LncRNAs参与调控肺纤维化，前期实验及文献证实：lncRNA n341773在肺肌成纤维细胞及肺纤维化组织中表达下降，lncRNA n341773与α-SMA表达水平负相关，生物信息学分析提示：lncRNA n341773与miR-199a-3p可能存在交互作用，均靶向调控PTEN。我们的研究发现：lncRNA n341773与PTEN表达呈正相关，而miR-199a-3p与PTEN呈负相关。据此提出假设：LncRNA n341773作为miR-199a-3p的ceRNA，在肺纤维化中起重要作用。本课题拟lncRNA n341773、miR-199a-3p、TGF-β1等处理肺成纤维细胞，研究lncRNA n341773、miR-199a-3p的交互作用，验证两者对靶基因PTEN的调控作用；并研究lncRNA n341773对小鼠肺纤维化的作用。该研究将进一步揭示肺纤维化的发病机制。

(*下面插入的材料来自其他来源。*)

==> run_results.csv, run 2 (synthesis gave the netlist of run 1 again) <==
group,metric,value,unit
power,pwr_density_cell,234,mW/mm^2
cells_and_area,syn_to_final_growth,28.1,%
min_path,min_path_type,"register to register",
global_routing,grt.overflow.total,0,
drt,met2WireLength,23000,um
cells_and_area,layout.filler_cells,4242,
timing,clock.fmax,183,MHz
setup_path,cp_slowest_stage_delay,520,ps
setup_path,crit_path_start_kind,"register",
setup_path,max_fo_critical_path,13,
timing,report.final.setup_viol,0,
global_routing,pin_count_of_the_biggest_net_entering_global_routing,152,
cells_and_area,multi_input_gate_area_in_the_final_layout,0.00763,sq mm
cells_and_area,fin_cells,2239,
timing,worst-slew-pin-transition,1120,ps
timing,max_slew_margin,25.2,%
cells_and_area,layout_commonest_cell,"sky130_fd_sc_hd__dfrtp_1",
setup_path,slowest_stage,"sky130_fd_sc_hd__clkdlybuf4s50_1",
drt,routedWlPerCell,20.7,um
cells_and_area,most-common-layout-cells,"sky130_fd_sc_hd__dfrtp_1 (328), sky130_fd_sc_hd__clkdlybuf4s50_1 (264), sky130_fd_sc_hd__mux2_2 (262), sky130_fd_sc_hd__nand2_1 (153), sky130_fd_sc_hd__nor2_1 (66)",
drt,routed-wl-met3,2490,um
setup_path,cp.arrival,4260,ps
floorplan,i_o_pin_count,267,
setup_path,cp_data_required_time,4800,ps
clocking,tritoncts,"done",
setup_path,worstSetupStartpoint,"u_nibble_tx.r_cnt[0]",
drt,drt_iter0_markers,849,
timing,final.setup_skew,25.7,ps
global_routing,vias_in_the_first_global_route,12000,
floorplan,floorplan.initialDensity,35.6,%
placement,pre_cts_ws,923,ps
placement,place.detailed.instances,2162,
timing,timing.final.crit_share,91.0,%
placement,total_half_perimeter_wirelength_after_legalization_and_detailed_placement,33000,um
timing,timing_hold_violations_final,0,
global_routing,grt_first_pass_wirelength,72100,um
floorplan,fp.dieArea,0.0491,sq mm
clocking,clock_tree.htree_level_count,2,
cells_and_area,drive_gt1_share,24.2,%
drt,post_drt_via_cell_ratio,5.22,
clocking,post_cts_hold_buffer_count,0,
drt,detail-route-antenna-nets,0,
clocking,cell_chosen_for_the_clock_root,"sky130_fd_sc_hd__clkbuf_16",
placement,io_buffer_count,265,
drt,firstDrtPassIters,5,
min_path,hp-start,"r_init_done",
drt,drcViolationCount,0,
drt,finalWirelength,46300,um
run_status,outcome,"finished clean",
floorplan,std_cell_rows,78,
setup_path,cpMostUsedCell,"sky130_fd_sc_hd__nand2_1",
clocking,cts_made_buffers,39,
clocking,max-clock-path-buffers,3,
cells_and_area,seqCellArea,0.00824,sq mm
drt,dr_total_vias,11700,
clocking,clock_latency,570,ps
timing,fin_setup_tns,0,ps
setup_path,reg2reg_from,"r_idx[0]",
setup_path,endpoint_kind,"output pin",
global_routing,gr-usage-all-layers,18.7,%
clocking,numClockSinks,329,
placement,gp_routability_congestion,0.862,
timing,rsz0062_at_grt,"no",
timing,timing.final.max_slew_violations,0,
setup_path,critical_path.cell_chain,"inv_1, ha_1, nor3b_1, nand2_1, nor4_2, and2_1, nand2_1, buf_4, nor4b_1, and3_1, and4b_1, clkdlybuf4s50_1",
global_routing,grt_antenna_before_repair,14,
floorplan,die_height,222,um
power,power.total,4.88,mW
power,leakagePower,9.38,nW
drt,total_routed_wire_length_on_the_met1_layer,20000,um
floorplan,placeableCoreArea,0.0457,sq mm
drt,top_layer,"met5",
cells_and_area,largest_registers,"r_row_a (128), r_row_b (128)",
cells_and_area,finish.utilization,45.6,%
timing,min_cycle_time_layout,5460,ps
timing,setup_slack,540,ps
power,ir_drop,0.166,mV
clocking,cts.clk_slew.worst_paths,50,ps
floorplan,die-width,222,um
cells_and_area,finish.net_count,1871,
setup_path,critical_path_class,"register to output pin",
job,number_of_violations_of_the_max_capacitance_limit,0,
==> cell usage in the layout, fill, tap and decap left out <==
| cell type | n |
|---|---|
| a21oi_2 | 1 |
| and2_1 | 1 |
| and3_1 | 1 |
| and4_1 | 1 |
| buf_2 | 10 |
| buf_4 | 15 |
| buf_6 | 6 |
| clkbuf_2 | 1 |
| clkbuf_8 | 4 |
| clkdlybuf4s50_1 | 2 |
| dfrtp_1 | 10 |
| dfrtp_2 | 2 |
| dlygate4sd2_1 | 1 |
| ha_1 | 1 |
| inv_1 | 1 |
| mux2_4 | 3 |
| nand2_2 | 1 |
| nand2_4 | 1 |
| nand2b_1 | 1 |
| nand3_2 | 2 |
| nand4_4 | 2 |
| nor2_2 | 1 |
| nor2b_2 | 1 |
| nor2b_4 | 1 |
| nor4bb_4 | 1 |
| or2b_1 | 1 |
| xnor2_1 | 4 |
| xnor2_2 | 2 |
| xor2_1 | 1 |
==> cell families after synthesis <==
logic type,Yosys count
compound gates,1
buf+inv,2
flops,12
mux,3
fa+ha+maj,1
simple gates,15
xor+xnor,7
File: src/rtl/pipe_ctrl.sv
// pipe_ctrl: hazard control, condition-code register and halt/exception FSM
// for the five-stage Y86 pipeline.
// Optional build macro PIPE_CTRL_PERF_CNT_EN adds saturating performance
// counters (cycles, fetch stalls, execute bubbles). Without it the counter
// ports are tied to zero and no counter flops exist.
module pipe_ctrl #(
  parameter int CNT_W = 32
) (
  input  logic             clk,
  input  logic             rst_n,
  input  logic [3:0]       D_icode,
  input  logic [3:0]       d_srcA,
  input  logic [3:0]       d_srcB,
  input  logic [3:0]       E_icode,
  input  logic [3:0]       E_dstM,
  input  logic             e_cnd,
  input  logic             alu_zf,
  input  logic             alu_sf,
  input  logic             alu_of,
  input  logic [3:0]       M_icode,
  input  logic [2:0]       m_stat,
  input  logic [2:0]       W_stat,
  output logic             F_stall,
  output logic             D_stall,
  output logic             W_stall,
  output logic             D_bubble,
  output logic             E_bubble,
  output logic             M_bubble,
  output logic             set_cc,
  output logic             cc_zf,
  output logic             cc_sf,
  output logic             cc_of,
  output logic             halted,
  output logic [2:0]       exc_stat,
  output logic [CNT_W-1:0] cyc_cnt,
  output logic [CNT_W-1:0] stall_cnt,
  output logic [CNT_W-1:0] bubble_cnt
);

  localparam logic [3:0] I_MRMOV = 4'h5;
  localparam logic [3:0] I_OPQ   = 4'h6;
  localparam logic [3:0] I_JXX   = 4'h7;
  localparam logic [3:0] I_RET   = 4'h9;
  localparam logic [3:0] I_POP   = 4'hB;
  localparam logic [3:0] R_NONE  = 4'hF;
  localparam logic [2:0] S_AOK   = 3'd1;

  typedef enum logic [1:0] {
    ST_RUN,
    ST_DRAIN,
    ST_HALTED
  } state_t;

  state_t r_state;
  state_t w_state_nxt;

  logic       w_loaduse;
  logic       w_ret_p;
  logic       w_mispred;
  logic       w_exc_mw;
  logic       w_w_bad;
  logic       w_m_bad;
  logic       r_halted;
  logic [2:0] r_exc_stat;
  logic       r_cc_zf;
  logic       r_cc_sf;
  logic       r_cc_of;

  // Hazard detection terms
  always_comb begin
    w_loaduse = ((E_icode == I_MRMOV) || (E_icode == I_POP)) &&
                (E_dstM != R_NONE) &&
                ((E_dstM == d_srcA) || (E_dstM == d_srcB));
    w_ret_p   = (D_icode == I_RET) || (E_icode == I_RET) || (M_icode == I_RET);
    w_mispred = (E_icode == I_JXX) && !e_cnd;
    w_m_bad   = (m_stat != S_AOK);
    w_w_bad   = (W_stat != S_AOK);
    w_exc_mw  = w_m_bad || w_w_bad;
  end

  // FSM state register
  always_ff @(posedge clk or negedge rst_n) begin
    if (!rst_n) begin
      r_state <= ST_RUN;
    end else begin
      r_state <= w_state_nxt;
    end
  end

  // FSM next-state: DRAIN is left only for HALTED, HALTED only by reset
  always_comb begin
    w_state_nxt = r_state;
    case (r_state)
      ST_RUN: begin
        if (w_w_bad) begin
          w_state_nxt = ST_HALTED;
        end else if (w_m_bad) begin
          w_state_nxt = ST_DRAIN;
        end
      end
      ST_DRAIN: begin
        if (w_w_bad) begin
          w_state_nxt = ST_HALTED;
        end
      end
      ST_HALTED: w_state_nxt = ST_HALTED;
      default:   w_state_nxt = ST_RUN;
    endcase
  end

  // FSM outputs: stall/bubble controls and CC write enable
  always_comb begin
    F_stall  = 1'b0;
    D_stall  = 1'b0;
    W_stall  = 1'b0;
    D_bubble = 1'b0;
    E_bubble = 1'b0;
    M_bubble = 1'b0;
    set_cc   = 1'b0;
    if (r_state == ST_HALTED) begin
      F_stall  = 1'b1;
      D_stall  = 1'b1;
      W_stall  = 1'b1;
      E_bubble = 1'b1;
      M_bubble = 1'b1;
    end else begin
      F_stall  = w_loaduse | w_ret_p;
      D_stall  = w_loaduse;
      // Stall wins on D: a load/use hold must not be overwritten by a nop
      D_bubble = (w_mispred | (w_ret_p & ~w_loaduse)) & ~w_loaduse;
      E_bubble = w_mispred | w_loaduse;
      M_bubble = w_exc_mw;
      W_stall  = w_w_bad;
      set_cc   = (E_icode == I_OPQ) && !w_exc_mw;
    end
  end

  // Condition-code register, loaded from the execute-stage ALU flags
  always_ff @(posedge clk or negedge rst_n) begin
    if (!rst_n) begin
      r_cc_zf <= 1'b1;
      r_cc_sf <= 1'b0;
      r_cc_of <= 1'b0;
    end else if (set_cc) begin
      r_cc_zf <= alu_zf;
      r_cc_sf <= alu_sf;
      r_cc_of <= alu_of;
    end
  end

  // Halt flag and exception status, captured on entry to HALTED
  always_ff @(posedge clk or negedge rst_n) begin
    if (!rst_n) begin
      r_halted   <= 1'b0;
      r_exc_stat <= S_AOK;
    end else if ((r_state != ST_HALTED) && (w_state_nxt == ST_HALTED)) begin
      r_halted   <= 1'b1;
      r_exc_stat <= W_stat;
    end
  end

  assign cc_zf    = r_cc_zf;
  assign cc_sf    = r_cc_sf;
  assign cc_of    = r_cc_of;
  assign halted   = r_halted;
  assign exc_stat = r_exc_stat;

`ifdef PIPE_CTRL_PERF_CNT_EN
  localparam logic [CNT_W-1:0] CNT_ONE = {{(CNT_W-1){1'b0}}, 1'b1};

  logic [CNT_W-1:0] r_cyc_cnt;
  logic [CNT_W-1:0] r_stall_cnt;
  logic [CNT_W-1:0] r_bubble_cnt;
  logic             w_active;

  assign w_active = (r_state != ST_HALTED);

  // Saturating performance counters, frozen once halted
  always_ff @(posedge clk or negedge rst_n) begin
    if (!rst_n) begin
      r_cyc_cnt    <= '0;
      r_stall_cnt  <= '0;
      r_bubble_cnt <= '0;
    end else if (w_active) begin
      if (r_cyc_cnt != '1) begin
        r_cyc_cnt <= r_cyc_cnt + CNT_ONE;
      end
      if (F_stall && (r_stall_cnt != '1)) begin
        r_stall_cnt <= r_stall_cnt + CNT_ONE;
      end
      if (E_bubble && (r_bubble_cnt != '1)) begin
        r_bubble_cnt <= r_bubble_cnt + CNT_ONE;
      end
    end
  end

  assign cyc_cnt    = r_cyc_cnt;
  assign stall_cnt  = r_stall_cnt;
  assign bubble_cnt = r_bubble_cnt;
`else
  assign cyc_cnt    = '0;
  assign stall_cnt  = '0;
  assign bubble_cnt = '0;
`endif

endmodule

File: config.mk
export PLATFORM = sky130hd
export DESIGN_NAME = pipe_ctrl
export DESIGN_NICKNAME = d
export VERILOG_FILES = /design/src/rtl/pipe_ctrl.sv
export SDC_FILE = /design/constraint.sdc
export NUM_CORES = 1
export LEC_CHECK = 0
export CORE_MARGIN = 4
export CORE_UTILIZATION = 31
export DETAILED_ROUTE_END_ITERATION = 12
export GPL_TIMING_DRIVEN = 1
export PLACE_DENSITY = 0.86
export SYNTH_ARGS = -nofsm -noshare
export SYNTH_HDL_FRONTEND = slang
export SYNTH_SLANG_ARGS = --single-unit
File: constraint.sdc
create_clock -name clk -period 2.95 [get_ports clk]
set_clock_uncertainty 0.1 [all_clocks]
set_input_delay 0.295 -clock clk [delete_from_list [all_inputs] [get_ports clk]]
set_output_delay 0.295 -clock clk [all_outputs]
set_load 0.02 [all_outputs]
==> impl_metrics.ini, run 1 <==
[timing]
slew_violations = 0
clock.fmax_mhz = 371
rsz0062_at_grt = false
min_period_ps = 2700
period_share_pct = 91.4
timing_hold_violations_final = 0
setup_viol = 0
finalSetupTns_ps = 0

[critical_path]
r2r-start = r_state[1]
crit_path_end_kind = output port
criticalPathCategory = input pin to output port
required_ps = 2560
worstPathArrival_ps = 2300
critPathLaunch = E_dstM[1]
cp-start-kind = input pin
path_max_fanout = 4

[placement]
post_dp_cell_area_um2 = 1510
portBuffers = 49
place_congestion = 0.727
dp_hpwl_um = 2430
post-place-cells = 248

[pwr]
p_seq_share_pct = 27.7
combPwrFrac_pct = 42.8
power_density_nw_per_um2 = 309
p_leak_nw = 0.794
p_int_uw = 288
vdd.ir_drop.worst_uv = 156
power_uw = 481
power_frac_clock_pct = 29.4
switchingPower_uw = 192
p_sw_share_pct = 40.0

[die]
initial_core_util_pct = 32.6
io_pins = 146
rows = 23
die_y_um = 73.3
die_w_um = 73.3
die-area_um2 = 5380
core_area_um2 = 4060

[layout]
layout.nets = 239
mostFrequentLayoutCell = conb_1
nFillCells = 421
antenna_cells = 0
utilization_pct = 38.4
finalNonFillerCells = 252
design_area_um2 = 1560
drive_gt1_share_pct = 7.43
final_cell_mix = conb_1 (96), clkdlybuf4s50_1 (49), xor2_1 (8)
area_delta_synth_final_pct = 17.7

[drt]
drt_iter0_markers = 11
via_count = 859
routed_via_density = 3.41
dr.pass1.iters = 2
wire_per_inst_um = 10.6
ant_nets = 0
drc = 0
wl_um = 2680

[clock_network]
numClockSinks = 9
cts_tree = built
cts_resized = 0
post_cts_buffers = 0
clk_pin_slew_ps = 50
ctsRootBufferMaster = clkbuf_8
cts_max_path_buffers = 2
numCtsBuffers = 3
clock_latency_ps = 230
cts-hold-fix-buffers = 0
cts_htree_levels = 1

[yosys]
synth_area_leaders = buf_4 (54%), dfrtp_1 (13%), xor2_1 (5.3%)
synth-warning-count = 0
syn_inst = 150
synth_top_area_share_pct = 54.4
async_reset_ff_share_pct = 100
ys_ff_latch = 9
synth_top_flop_cell = dfrtp_1
ys_seq_area_share_pct = 17.2
synth_area_per_cell_um2 = 8.83
synth-edff-count = 0
yosysTopAreaCell = buf_4
syn_area_um2 = 1320
yosysUniqueCellTypes = 27

[global_route]
grt_max_degree = 10
gr-total-overflow = 0
grt_antenna_before_repair = 0
gr-usage-all-layers_pct = 8.58
grt_pass1_wl_um = 3480
first_global_vias = 720

[run_status]
run_status = complete, no violations

[run]
max-cap-violations = 0

[worst_hold_path]
hold_class = input pin to asynchronous set/reset pin
## synth_stat cells (2+ instances only)
cell type  instances
nand2b_1           2
dfrtp_1            7
dfstp_2            2
nor4_1             2
inv_1              2
mux2_2             3
nor4bb_1           3
mux2_4             3
buf_4             96
nor3b_1            3
xor2_1             8
nand2_1            2
nand3b_1           3
## path summary, 6_finish.rpt
kind                               endpoint  slack (ps)  cells past startpoint
worst max-delay path               E_bubble         250                      6
worst min-delay path                  cc_of         270                      1
worst max register to register        cc_sf        1250                      4
worst min register to register       halted         380                      1
max in group asynchronous       exc_stat[0]        2160                      1
min in group clk                     halted         380                      1
## power by group through the flow
| stage | logic (mW) | registers (mW) | clock network (mW) |
|---|---|---|---|
| final | 0.206 | 0.133 | 0.141 |
| after global placement | 0.201 | 0.135 | 0 |
| after CTS | 0.203 | 0.133 | 0.151 |
| after detailed placement | 0.203 | 0.135 | 0 |
| after floorplan | 0.224 | 0.142 | 0 |
| after global routing | 0.220 | 0.134 | 0.158 |
## worst max-delay path: stages
cell	delay (ps)
clkdlybuf4s50_1	480
xor2_1	200
nor4_1	290
o2111ai_1	270
nand3_1	150
clkdlybuf4s50_1	620
## registers in the layout, summed over array words and instances, names as in the netlist
signal / count
cc_zf: 1
exc_stat: 3
cc_sf: 1
cc_of: 1
halted: 1
r_state: 2
## per-layer routing
metal / routed length (um) / track usage, %
met2: 1430 / 15.5
met5: 0 / 0
met4: 13 / 1.81
met3: 473 / 4.65
met1: 753 / 8.68
## logic make-up (layout without fill, tap and decap cells)
family / count (synthesis) / after routing / synth area share, %
muxes: 7 / 7 / 6.71
and+or+nand+nor: 24 / 24 / 13.7
AOI/OAI and AO/OA: 3 / 3 / 1.80
DFF: 9 / 9 / 17.2
xor gates and xnor gates: 8 / 8 / 5.29
other: 1 / 96 / 0.283
buffers and inverters: 98 / 55 / 55.0
## area by class of cell
class	instances	area [um2]	area share (%)
clock buffers	4	45.0	2.89
inverters	2	7.51	0.482
multi-input cells	138	724	46.5
flip-flops and latches	9	228	14.6
well taps	50	62.6	4.02
repair buffers	49	490	31.5
## stage by stage
stage | worst slack [ps] | hold WS, ps
global route | 108 | 305
finish | 255 | 267
floorplan | 1220 | -101
detailed placement | 233 | 370
CTS | 218 | 270
global placement | 205 | 353
No activity file was read; power rests on OpenSTA's default activity.
==> run 2, diff against run 1 <==
--- a/config.mk
+++ b/config.mk
@@ -7,6 +7,7 @@
 export LEC_CHECK = 0
 export CORE_MARGIN = 4
 export CORE_UTILIZATION = 31
+export CTS_CLUSTER_SIZE = 16
 export DETAILED_ROUTE_END_ITERATION = 12
 export GPL_TIMING_DRIVEN = 1
 export PLACE_DENSITY = 0.86
==> results of run 2 <==
Same layout as run 1: the final DEF is identical, and so are final timing and power.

LncRNAs are associated with pulmonary fibrosis, our first stage study and documents proved lncRNA n341773 significantly down-regulated in myofibroblast and in lung fibrosis tissue, reduction of the lncRNA n341773 level in fibroblasts increase the expression of α-SMA, but the mechanism is unknown. Online bioinformatics analysis indicated that lncRNA n341773 have binding sites for miR-199a-3p, lncRNA n341773 and miR-199a-3p participate in the regulation of PTEN gene. Our previous studies show that lncRNA n341773 increase the expression level of PTEN while miR-199a-3p decrease the expression level of PTEN. Therefore, we propose hypothesis that lncRNA n341773 function as competitive endogenous RNAs (ceRNAs) by sponging miR-199a-3p play an important role in lung fibrosis. This project is proposed to induce the lung fibroblasts phenotype transformation with TGF-β1 and establish pulmonary fibrosis in mices, construct lentiviral vector targeting lncRNA n341773 and miR-199a-3p and transfect into the lung fibroblast cells. PTEN level was detected by RT-PCR and western blot methods, the interaction between lncRNA n341773 and miR-199a-3p were detected by Real-time Quantitative PCR and Luciferase reporter gene technique. PTEN as target gene for lncRNA n341773 and miR-199a-3p was detected by RNA pulldown and RNA immunoprecipitation . The cell activity was determined by CCK8 assay,cell migration ability was detected by Would healing assay and Transwell assay. Flow cytometry was used to monitor the changes of cell cycle distribution. This study will explore the new target on intervention of lung fibrosis.